Christopher Mies, Christopher Haase and Kelvin van der Linde drove the Land Audi R8 to outright victory at Laguna Seca.

Van der Linde had led away from pole, with WRT Audi driver Robin Frijns trying to put Raffaele Marciello’s Strakka Mercedes under pressure for second and Vautier stuck behind Stuart Leonard in fifth.

By the time Vautier found a way around Leonard, he was 20 seconds off the lead after half an hour of racing and made no noticeable progress in the first stint.

Marciello moved into the lead just before the first hour ended, then handed over to Maxi Gotz during a subsequent full course yellow.

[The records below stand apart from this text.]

==> src/rtl/dispatch_pkg.sv <==
package dispatch_pkg;
  localparam int WORD_W  = 8;
  localparam int OP_W    = 5;
  localparam int ARG_W   = WORD_W - OP_W;
  localparam int PKT_W   = 2 * WORD_W;
  localparam int N_LANES = 4;
  localparam int LANE_W  = $clog2(N_LANES);

  typedef enum logic [LANE_W-1:0] {
    LANE_BR  = 2'd0,
    LANE_RD  = 2'd1,
    LANE_ALU = 2'd2,
    LANE_WR  = 2'd3
  } lane_e;

  localparam logic [OP_W-1:0] OP_HALT  = 5'b00000;
  localparam logic [OP_W-1:0] OP_CONST = 5'b10001;

  function automatic logic op_needs_ext(input logic [OP_W-1:0] op);
    case (op)
      5'b01001, 5'b01000, 5'b00001, 5'b00010,
      5'b00011, 5'b00110, 5'b10001, 5'b01101: op_needs_ext = 1'b1;
      default:                                op_needs_ext = 1'b0;
    endcase
  endfunction

  function automatic logic op_unassigned(input logic [OP_W-1:0] op);
    case (op)
      5'b00101, 5'b01010, 5'b01011, 5'b01110, 5'b01111: op_unassigned = 1'b1;
      default:                                           op_unassigned = 1'b0;
    endcase
  endfunction

  function automatic lane_e op_lane(input logic [OP_W-1:0] op);
    case (op)
      5'b00000, 5'b00001, 5'b00010, 5'b00011,
      5'b00100, 5'b01000, 5'b01001:           op_lane = LANE_BR;
      5'b00110, 5'b00111:                     op_lane = LANE_RD;
      5'b01100, 5'b01101:                     op_lane = LANE_WR;
      default:                                op_lane = LANE_ALU;
    endcase
  endfunction
endpackage

==> src/rtl/ins_gather.sv <==
module ins_gather
  import dispatch_pkg::*;
(
  input  logic                clk,
  input  logic                rst,
  input  logic                in_valid,
  input  logic [WORD_W-1:0]   in_word,
  output logic                in_ready,
  input  logic [N_LANES-1:0]  lane_room,
  output logic                fire,
  output lane_e               fire_lane,
  output logic [PKT_W-1:0]    fire_pkt,
  output logic                illegal,
  output logic                halted,
  output logic                mid
);
  logic [WORD_W-1:0] head_q;
  logic [OP_W-1:0]   cur_op;
  logic              want_ext;
  logic              bad_now;
  logic              accept;

  always_comb begin
    cur_op    = mid ? head_q[WORD_W-1:ARG_W] : in_word[WORD_W-1:ARG_W];
    fire_lane = op_lane(cur_op);
    want_ext  = !mid && op_needs_ext(cur_op);
    bad_now   = !mid && op_unassigned(cur_op);
    in_ready  = !halted && (bad_now || want_ext || lane_room[fire_lane]);
    accept    = in_valid && in_ready;
    fire      = accept && !bad_now && !want_ext;
    fire_pkt  = mid ? {head_q, in_word} : {in_word, {WORD_W{1'b0}}};
  end

  always_ff @(posedge clk) begin
    if (rst) begin
      mid     <= 1'b0;
      head_q  <= '0;
      illegal <= 1'b0;
      halted  <= 1'b0;
    end else begin
      illegal <= accept && bad_now;
      if (accept) begin
        mid <= want_ext;
        if (want_ext) head_q <= in_word;
      end
      if (fire && !mid && cur_op == OP_HALT) halted <= 1'b1;
    end
  end
endmodule

==> src/rtl/lane_slot.sv <==
module lane_slot #(
  parameter int W = 16
) (
  input  logic         clk,
  input  logic         rst,
  input  logic         load,
  input  logic [W-1:0] din,
  input  logic         out_ready,
  output logic         out_valid,
  output logic [W-1:0] dout,
  output logic         room
);
  assign room = !out_valid || out_ready;

  always_ff @(posedge clk) begin
    if (rst) begin
      out_valid <= 1'b0;
      dout      <= '0;
    end else if (load) begin
      out_valid <= 1'b1;
      dout      <= din;
    end else if (out_ready) begin
      out_valid <= 1'b0;
    end
  end
endmodule

==> src/rtl/ret_merge.sv <==
module ret_merge
  import dispatch_pkg::*;
(
  input  logic              rdret_valid,
  input  logic [WORD_W-1:0] rdret_data,
  output logic              rdret_ready,
  input  logic              alu_room,
  output logic              stream_room,
  input  logic              st_load,
  input  logic [PKT_W-1:0]  st_pkt,
  output logic              alu_load,
  output logic [PKT_W-1:0]  alu_pkt
);
  logic ret_take;

  always_comb begin
    rdret_ready = alu_room;
    ret_take    = rdret_valid && alu_room;
    stream_room = alu_room && !rdret_valid;
    alu_load    = ret_take || st_load;
    alu_pkt     = ret_take ? {OP_CONST, {ARG_W{1'b0}}, rdret_data} : st_pkt;
  end
endmodule

==> src/rtl/instr_dispatch.sv <==
module instr_dispatch
  import dispatch_pkg::*;
(
  input  logic                      clk,
  input  logic                      rst,
  input  logic                      in_valid,
  input  logic [7:0]                in_word,
  output logic                      in_ready,
  input  logic                      rdret_valid,
  input  logic [7:0]                rdret_data,
  output logic                      rdret_ready,
  output logic [3:0]                lane_valid,
  input  logic [3:0]                lane_ready,
  output logic [63:0]               lane_pkt,
  output logic                      illegal
);
  logic [N_LANES-1:0] slot_room;
  logic [N_LANES-1:0] gather_room;
  logic               fire;
  lane_e              fire_lane;
  logic [PKT_W-1:0]   fire_pkt;
  logic               halted;
  logic               mid_instr;
  logic               stream_room;
  logic               alu_load;
  logic [PKT_W-1:0]   alu_pkt;

  always_comb begin
    gather_room           = slot_room;
    gather_room[LANE_ALU] = stream_room;
  end

  ins_gather u_gather (
    .clk       (clk),
    .rst       (rst),
    .in_valid  (in_valid),
    .in_word   (in_word),
    .in_ready  (in_ready),
    .lane_room (gather_room),
    .fire      (fire),
    .fire_lane (fire_lane),
    .fire_pkt  (fire_pkt),
    .illegal   (illegal),
    .halted    (halted),
    .mid       (mid_instr)
  );

  ret_merge u_merge (
    .rdret_valid (rdret_valid),
    .rdret_data  (rdret_data),
    .rdret_ready (rdret_ready),
    .alu_room    (slot_room[LANE_ALU]),
    .stream_room (stream_room),
    .st_load     (fire && fire_lane == LANE_ALU),
    .st_pkt      (fire_pkt),
    .alu_load    (alu_load),
    .alu_pkt     (alu_pkt)
  );

  for (genvar l = 0; l < N_LANES; l++) begin : g_lane
    logic             ld;
    logic [PKT_W-1:0] din;
    if (l == int'(LANE_ALU)) begin : g_alu
      assign ld  = alu_load;
      assign din = alu_pkt;
    end else begin : g_plain
      assign ld  = fire && fire_lane == lane_e'(l);
      assign din = fire_pkt;
    end
    lane_slot #(.W(PKT_W)) u_slot (
      .clk       (clk),
      .rst       (rst),
      .load      (ld),
      .din       (din),
      .out_ready (lane_ready[l]),
      .out_valid (lane_valid[l]),
      .dout      (lane_pkt[l*PKT_W +: PKT_W]),
      .room      (slot_room[l])
    );
  end
endmodule

==> config.mk <==
export PLATFORM = sky130hd
export DESIGN_NAME = instr_dispatch
export DESIGN_NICKNAME = d
export VERILOG_FILES = /design/src/rtl/dispatch_pkg.sv /design/src/rtl/ins_gather.sv /design/src/rtl/lane_slot.sv /design/src/rtl/ret_merge.sv /design/src/rtl/instr_dispatch.sv
export SDC_FILE = /design/constraint.sdc
export NUM_CORES = 1
export LEC_CHECK = 0
export ABC_AREA = 0
export BUFFER_PORTS_ARGS = -buffer_cell sky130_fd_sc_hd__buf_2
export CORE_UTILIZATION = 49
export CTS_BUF_LIST = sky130_fd_sc_hd__clkbuf_8
export DETAILED_ROUTE_END_ITERATION = 8
export GPL_ROUTABILITY_DRIVEN = 1
export HOLD_SLACK_MARGIN = 0.15
export PLACE_DENSITY = 0.78
export SKIP_LAST_GASP = 1
export SYNTH_ARGS = -nofsm -noshare
export SYNTH_HDL_FRONTEND = slang
export SYNTH_HIERARCHICAL = 1
export SYNTH_SLANG_ARGS = --single-unit
==> constraint.sdc <==
create_clock -name clk -period 2.5 [get_ports clk]
set_input_delay 0.25 -clock clk [delete_from_list [all_inputs] [get_ports clk]]
set_output_delay 0.25 -clock clk [all_outputs]
set_load 0.005 [all_outputs]
==> results of run 1 <==
final cells by class:
type / instances / area, um^2
Timing Repair Buffer: 128 / 900
Tap cell: 96 / 120
Fill cell: 515 / 2240
Sequential cell: 79 / 1580
Clock buffer: 10 / 138
Clock inverter: 6 / 82.6
Inverter: 10 / 37.5
Multi-Input combinational cell: 225 / 1770
per-layer routing:
layer / share of wire / wire [um] / global-route usage / up-vias
met5: 0 / 0 / 0 / -
li1: - / - / - / 1365
met1: 0.43 / 3860 / 0.283 / 1357
met3: 0.081 / 735 / 0.0886 / 16
met2: 0.48 / 4350 / 0.394 / 119
met4: 0.014 / 130 / 0.0727 / 0
worst max-delay path, cell delays in order, from the launching register on:
cell	delay [ps]
dfxtp_2	350
buf_6	140
mux2_4	320
mux2i_2	160
o311ai_4	290
nand2_1	130
nor3_2	230
buf_4	150
and3b_1	190
nand2b_4	200
buf_12	140
mux2i_2	220
nor2_1	70
power by group through the flow:
stage	sequential, mW	clock, mW	combinational [mW]
floorplan	1.35	0	0.295
global placement	1.35	0	0.415
detailed placement	1.35	0	0.423
CTS	1.32	1.07	0.476
global route	1.32	1.14	0.550
finish	1.32	1.06	0.518
state kept, by name (all words and copies together), names as in the netlist:
register and count:
u_gather/head_q 8, g_lane.u_slot/dout 64, u_gather/mid 1, g_lane.u_slot/out_valid 4, u_gather/illegal 1, u_gather/halted 1
final timing paths:
path                                     to  slack (ps)  cells past startpoint
hold / removal           u_gather/head_q[1]         190                      3
setup / recovery   g_lane[2].u_slot/dout[6]        -200                     12
setup reg to reg   g_lane[2].u_slot/dout[6]        -200                     12
hold reg to reg   g_lane[0].u_slot/dout[13]         490                      2
placed cells by master, fill, tap and decap left out, types with 2 or more instances in the layout:
cell,Yosys,final
a21oi_1,6,5
a21oi_2,1,2
and2_1,14,14
buf_12,4,4
buf_2,8,94
buf_4,1,18
buf_6,6,5
buf_8,1,2
bufinv_16,0,2
clkbuf_16,0,4
clkbuf_8,0,10
clkinv_2,0,2
dfxtp_1,79,78
inv_1,10,11
mux2_2,12,11
mux2_4,2,3
mux2i_1,74,69
mux2i_2,0,5
mux2i_4,2,2
nand2_1,2,2
nand2b_1,10,9
nor2_1,75,75
nor3_1,3,2
nor3b_4,0,2
o21ai_0,2,2
timing repair:
action                     in CTS  in global routing
pin swaps                       2                 17
setup endpoints to repair      19                 68
cloned                          2                  4
buffers inserted                8                  4
gates resized for setup        10                 15
cells by family after synthesis:
kind of cell              after synthesis  synth area share
AOI/OAI and AO/OA                      17            0.0405
xor gates and xnor gates                1           0.00248
buffers and inverters                  33            0.0735
DFF                                    79             0.449
muxes                                  90             0.270
and+or+nand+nor                       117             0.165
through the flow:
| step | cell area [um^2] | hold WS (ps) | worst slack, ps | setup TNS, ps | util |
|---|---|---|---|---|---|
| after floorplan | 3540 | 397 | -26.0 | -234 | - |
| after global placement | 4100 | 462 | 40.5 | 0 | 0.597 |
| after detailed placement | 4100 | 473 | -94.3 | -383 | 0.597 |
| after CTS | 4480 | 174 | -24.2 | -91.7 | 0.652 |
| after global routing | 4630 | 193 | -291 | -12450 | 0.674 |
| final | 4630 | 188 | -202 | -5370 | 0.674 |
==> impl_metrics.yaml, run 1 <==
timing:
  worst_slew_pin_slew_ps: 471
  fin_crit_ps: 2700
  maxSlewHeadroom: 0.686
  timing.final.crit_share: 1.08
  worst_clock_skew_ps: 11.1
  hold_viol_final: 0
  finalMaxSlewViolations: 0
  setup_viol: 64
  fmax_mhz: 370
  setup_slack_ps: -202
  rsz0062_at_grt: "yes"
power:
  power_mw: 2.89
  comb_power_share: 0.179
  switching_share: 0.259
  peakVddDrop_v: 0.000367
  pwr-share-clk: 0.365
  switchingPower_uw: 748
  p_leak_nw: 2.05
  pwr-share-seq: 0.456
  powerDensity_nw_per_um2: 625
  p_int_mw: 2.15
synth:
  syn_nets: 361
  synth_top_cell_area_share: 0.449
  synth_commonest_cells: "dfxtp_1 (79), nor2_1 (75), mux2i_1 (74), and2_1 (14), mux2_2 (12)"
  ys_top_cells_by_area: "dfxtp_1 (45%), mux2i_1 (21%), nor2_1 (8.0%)"
  synth_area_per_cell_um2: 10.5
  synth-edff-count: 0
  seq_area_frac_synth: 0.449
  synthArstFlopShare: 0
  yosysWarningCount: 6
  synth.most_common_cell: "dfxtp_1"
  syn_area_um2: 3530
  yosysTopAreaCell: "dfxtp_1"
  synth-seq-cells: 79
  synthFlopType: "dfxtp_1"
  synthesis.instances: 337
  ys_types: 41
place:
  hpwl_mm: 5.73
  placed_cells: 522
  gp_congestion: 0.862
  numPortBuffers: 94
clock_tree:
  cts_tree: "yes"
  clock-sinks: 79
  clkSlewWorstSetupHoldPaths_ps: 90
  numCtsBuffers: 9
  clockRootBuffer: "clkbuf_8"
  ctsHoldBuffers: 0
  max-clock-path-buffers: 2
  clk_latency_ps: 350
  cts_max_level: 3
route:
  wirelength_mm: 9.08
  dr.pass1.iters: 4
  viasPerCell: 5.16
  drc: 0
  ant_nets: 0
  drtIter0Drc: 145
  routedWlPerCell_um: 16.4
  routed-via-count: 2857
setup_path:
  crit_required_ps: 2740
  critPathCaptureType: "flop"
  startpoint_type: "flop"
  cp_max_fo: 8
  crit_arrival_ps: 2940
  regToRegStartpoint: "u_gather/mid"
  cp-startpoint: "u_gather/mid"
  critPathKind: "flop to flop"
run_status:
  violations: "negative setup slack"
  outcome: "finished, violations left"
finish:
  drive_above_1_share: 0.395
  syn_to_final_growth_pct: 31.4
  layout.nets: 477
  instances_no_fill: 554
  diodes: 0
global_routing:
  globalRoute.totalOverflow: 0
  grt_pass1_vias: 2743
  antenna_found_initial: 0
  grt_max_degree: 57
  grt_pass1_wl_mm: 13.5
  grt_use_total: 0.237
die:
  die_h_um: 86.8
  die_w_um: 86.8
  die_area_um2: 7540
  rows: 30
  core_region_area_um2: 6870
  initial_utilization: 0.513
  num_io_pins: 95
run:
  drv_cap: 0
hold_path:
  min-delay-start: "in_word[1]"
  min_path_type: "input pin to flop"
Power figures use the tool's default switching activity.
==> inputs of run 2 (changes only) <==
--- a/config.mk
+++ b/config.mk
@@ -16,5 +16,4 @@
 export SKIP_LAST_GASP = 1
 export SYNTH_ARGS = -nofsm -noshare
 export SYNTH_HDL_FRONTEND = slang
-export SYNTH_HIERARCHICAL = 1
 export SYNTH_SLANG_ARGS = --single-unit
==> impl_metrics.yaml, run 2 <==
clock_tree:
  clock-sinks: 79
  clockRootBuffer: "clkbuf_8"
  clkSlewWorstSetupHoldPaths_ps: 80
  max-clock-path-buffers: 2
  clk_latency_ps: 360
  ctsHoldBuffers: 0
  cts_max_level: 3
  cts_tree: "yes"
  numCtsBuffers: 9
route:
  ant_nets: 0
  drc: 0
  viasPerCell: 6.29
  routedWlPerCell_um: 18.7
  drtIter0Drc: 333
  routed-via-count: 3855
  wirelength_mm: 11.5
  dr.pass1.iters: 5
global_routing:
  antenna_found_initial: 0
  globalRoute.totalOverflow: 0
  grt_pass1_vias: 3497
  grt_pass1_wl_mm: 17.5
  grt_use_total: 0.297
  grt_max_degree: 64
place:
  hpwl_mm: 7.86
  dp_slack_ps: 33.4
  gp_congestion: 0.911
  placed_cells: 593
  numPortBuffers: 94
timing:
  maxSlewHeadroom: 0.554
  timing.final.crit_share: 0.974
  setup_viol: 0
  fin_crit_ps: 2430
  fmax_mhz: 411
  finalMaxSlewViolations: 0
  worst_clock_skew_ps: 8.33
  worst_slew_pin_slew_ps: 669
  setup_slack_ps: 66.1
  hold_viol_final: 0
finish:
  top_register: "g_lane.u_slot.dout"
  layout.nets: 533
  instances_no_fill: 613
  drive_above_1_share: 0.331
  syn_to_final_growth_pct: 25.4
  largest_register_ffs: 64
  diodes: 0
  final_cell_mix: "buf_2 (94), dfxtp_1 (75), a21oi_1 (41)"
  layout_commonest_cell: "buf_2"
  reg.largest.list: "g_lane.u_slot.dout (64), u_gather.head_q (8), g_lane.u_slot.out_valid (4)"
synth:
  synthFlopType: "dfxtp_1"
  synthArstFlopShare: 0
  synth_commonest_cells: "dfxtp_1 (79), a21oi_1 (43), nand4_1 (32), o31ai_1 (32), clkbuf_1 (27)"
  seq_area_frac_synth: 0.428
  syn_nets: 442
  synth-edff-count: 0
  yosysWarningCount: 0
  yosysTopAreaCell: "dfxtp_1"
  synthesis.instances: 418
  synth_area_per_cell_um2: 8.84
  synth.most_common_cell: "dfxtp_1"
  ys_types: 45
  synth_top_cell_area_share: 0.428
  synth-seq-cells: 79
  syn_area_um2: 3690
  ys_top_cells_by_area: "dfxtp_1 (43%), o31ai_1 (6.5%), a21oi_1 (5.8%)"
setup_path:
  regToRegStartpoint: "u_gather.mid"
  crit_arrival_ps: 2180
  critPathCaptureType: "primary output"
  cp-startpoint: "u_gather.mid"
  startpoint_type: "flop"
  cp_max_fo: 7
  critPathKind: "flop to primary output"
  crit_required_ps: 2250
hold_path:
  min_path_type: "input pin to flop"
  min-delay-start: "rdret_data[7]"
die:
  num_io_pins: 95
  die_h_um: 88.8
  core_region_area_um2: 7250
  die_area_um2: 7890
  rows: 31
  die_w_um: 88.8
  initial_utilization: 0.509
run_status:
  outcome: "finished clean"
run:
  drv_cap: 0
power:
  powerDensity_nw_per_um2: 616
  peakVddDrop_v: 0.000397
  p_leak_nw: 1.83
run 2: changes by cell type after synthesis, moves of 17 or more:
cell / change
nor4_1: +17
clkbuf_1: +26
nand4_1: +31
a31oi_1: +20
nor2_1: -65
nor3_1: +18
o31ai_1: +32
a21oi_1: +37
mux2i_1: -70
run 2: what timing repair did:
item                                    CTS  global route
endpoints found under the setup margin    1             1
endpoints found under the hold margin     0             0
pin swaps                                 0             4
buffers inserted                          2             3
resized for setup                         4            11
run 2: area by class of cell:
cell class	instances	area, um^2
multi-input cells	289	1920
clock inverters	5	61.3
inverters	1	3.75
repair buffers	129	787
flip-flops and latches	79	1590
clock buffers	11	151
fillers	620	2620
well taps	99	124
run 2: where the power goes:
part	total [mW]	internal [mW]	switching, mW
combinational	0.512	0.192	0.320
sequential	1.32	1.30	0.0257
clock	1.02	0.525	0.496
run 2: path summary, 6_finish.rpt:
path,endpoint,slack [ps],cells after the start
hold reg to reg,g_lane[3].u_slot.dout[1],470,2
hold / removal,g_lane[2].u_slot.dout[7],170,3
setup / recovery,in_ready,70,6
setup reg to reg,g_lane[0].u_slot.dout[10],220,7
run 2: stage by stage:
step	TNS, ps	hold slack, ps	instance area [um^2]	utilization	power [mW]
2_1_floorplan	0	410	3690	-	1.65
3_3_place_gp	0	446	4350	0.599	1.83
4_1_cts	0	167	4590	0.632	2.84
6_report	0	167	4630	0.639	2.86
5_1_grt	-7.37	188	4630	0.639	2.96
3_5_place_dp	0	457	4350	0.599	1.83
run 2: routing by layer:
layer / vias up / GRT usage / share of wire / wire length (um)
met5: - / 0 / 0 / 0
met4: 0 / 0.144 / 0.032 / 363
met3: 33 / 0.0560 / 0.087 / 997
met2: 224 / 0.464 / 0.46 / 5280
met1: 1792 / 0.395 / 0.42 / 4810
li1: 1806 / - / - / -
run 2: worst max-delay path, stage by stage, from the launching register on:
cell and delay, ps:
dfxtp_4 400, nand2_1 80, or3_1 420, nand2_2 110, mux4_2 560, a21oi_2 150
buf_2 120
run 2: kinds of logic (layout without fill, tap and decap cells):
kind of cell | after synthesis | in the layout | synth area share
AO/OA/AOI/OAI | 138 | 138 | 0.250
XOR/XNOR | 2 | 2 | 0.00474
flip-flops | 79 | 79 | 0.428
multiplexers | 13 | 13 | 0.0413
AND/OR/NAND/NOR | 136 | 136 | 0.211
buffers and inverters | 50 | 146 | 0.0647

The Land Audi then had to serve a drivethrough penalty for passing under yellow and fell to 12th.

Mies recovered to sixth by the time the car received a second drivethrough, this time for an unsafe release from the pits.

By now somewhat off-strategy, following the next round of stops, Mies stayed out and went back into second behind another off-strategy car – the #8 Bentley of Andy Soucek.

Bentley then benefited from subsequent yellows fitting its strategy, and it led into the final three hours.

But Lewis Williamson in the Strakka Mercedes took advantage of Maxime Soulet in the leading Bentley getting caught up in traffic, and dived down the inside into the Andretti hairpin.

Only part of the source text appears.